Aniquilación personal, muerte mística. «No conviene a las almas de este camino interior que hagan operaciones, aun virtuosas, por propia elección y actividad; pues en otro caso, no estarían muertas» (2235).

Indiferencia total. El alma no debe interesarse ni por cielo o infierno (2207), ni por su propio estado espiritual, «sino que debe permanecer como un cadáver exánime» (2208). «Resignado en Dios el libre albedrío, al mismo Dios hay que dejar el pensamiento y cuidado de toda cosa nuestra, y dejarle que haga en nosotros sin nosotros su divina voluntad» (2213).

Impecabilidad. «Con ocasión de las tentaciones, por furiosas que sean, no debe el alma hacer actos explícitos de las virtudes contrarias, sino que debe permanecer en el sobredicho amor y resignación» (2237). Las caídas que sobrevinieren «no son pecado, porque no hay consentimiento en ellas» (2241), ni es conveniente confesarlas (2248, 2260).

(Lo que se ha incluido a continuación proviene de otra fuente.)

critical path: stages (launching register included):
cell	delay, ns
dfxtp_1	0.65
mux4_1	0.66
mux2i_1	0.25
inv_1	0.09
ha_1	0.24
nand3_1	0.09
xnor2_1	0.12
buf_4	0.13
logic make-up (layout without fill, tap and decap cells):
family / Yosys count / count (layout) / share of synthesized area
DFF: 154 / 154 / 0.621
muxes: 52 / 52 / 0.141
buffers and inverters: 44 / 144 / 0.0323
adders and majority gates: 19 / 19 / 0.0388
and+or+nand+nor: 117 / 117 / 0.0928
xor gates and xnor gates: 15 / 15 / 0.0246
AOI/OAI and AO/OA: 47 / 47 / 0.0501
### config.mk
export PLATFORM = sky130hd
export DESIGN_NAME = it_sequencer_flat
export DESIGN_NICKNAME = d
export VERILOG_FILES = /design/src/rtl/it_sequencer_if.sv /design/src/rtl/it_sequencer.sv /design/src/flat_wrapper.sv
export SDC_FILE = /design/constraint.sdc
export NUM_CORES = 1
export LEC_CHECK = 0
export CELL_PAD_IN_SITES_DETAIL_PLACEMENT = 1
export CELL_PAD_IN_SITES_GLOBAL_PLACEMENT = 1
export CORE_MARGIN = 5
export CORE_UTILIZATION = 29
export CTS_BUF_LIST = sky130_fd_sc_hd__clkbuf_4 sky130_fd_sc_hd__clkbuf_8 sky130_fd_sc_hd__clkbuf_16
export CTS_CLUSTER_DIAMETER = 80
export DETAILED_ROUTE_END_ITERATION = 6
export GPL_TIMING_DRIVEN = 0
export PLACE_DENSITY = 0.9
export SYNTH_ARGS = -nofsm -noshare
export SYNTH_HDL_FRONTEND = slang
export SYNTH_SLANG_ARGS = --single-unit
### constraint.sdc
create_clock -name clk -period 2.1 [get_ports clk]
set_clock_uncertainty 0.15 [all_clocks]
set_input_delay 0.42 -clock clk [delete_from_list [all_inputs] [get_ports clk]]
set_output_delay 0.42 -clock clk [all_outputs]
set_load 0.02 [all_outputs]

Tanto el luteranismo como el quietismo parten de una pésima teología de la relación entre naturaleza y gracia. La Iglesia afirma que la gracia no destruye la naturaleza, sino que la perfecciona y eleva, con la colaboración libre del hombre. Pero el quietismo piensa que la gracia, para divinizar al hombre, necesita aniquilar sus actos. Felizmente, el quietismo del XVII no dejó muchas huellas en la espiritualidad cristiana. Lo que habrá siempre entre los cristianos es la pereza, la indolencia, la resistencia a la gracia de Dios cuando mueve a algo que es penoso. Pero el quietismo no es eso; es otra cosa.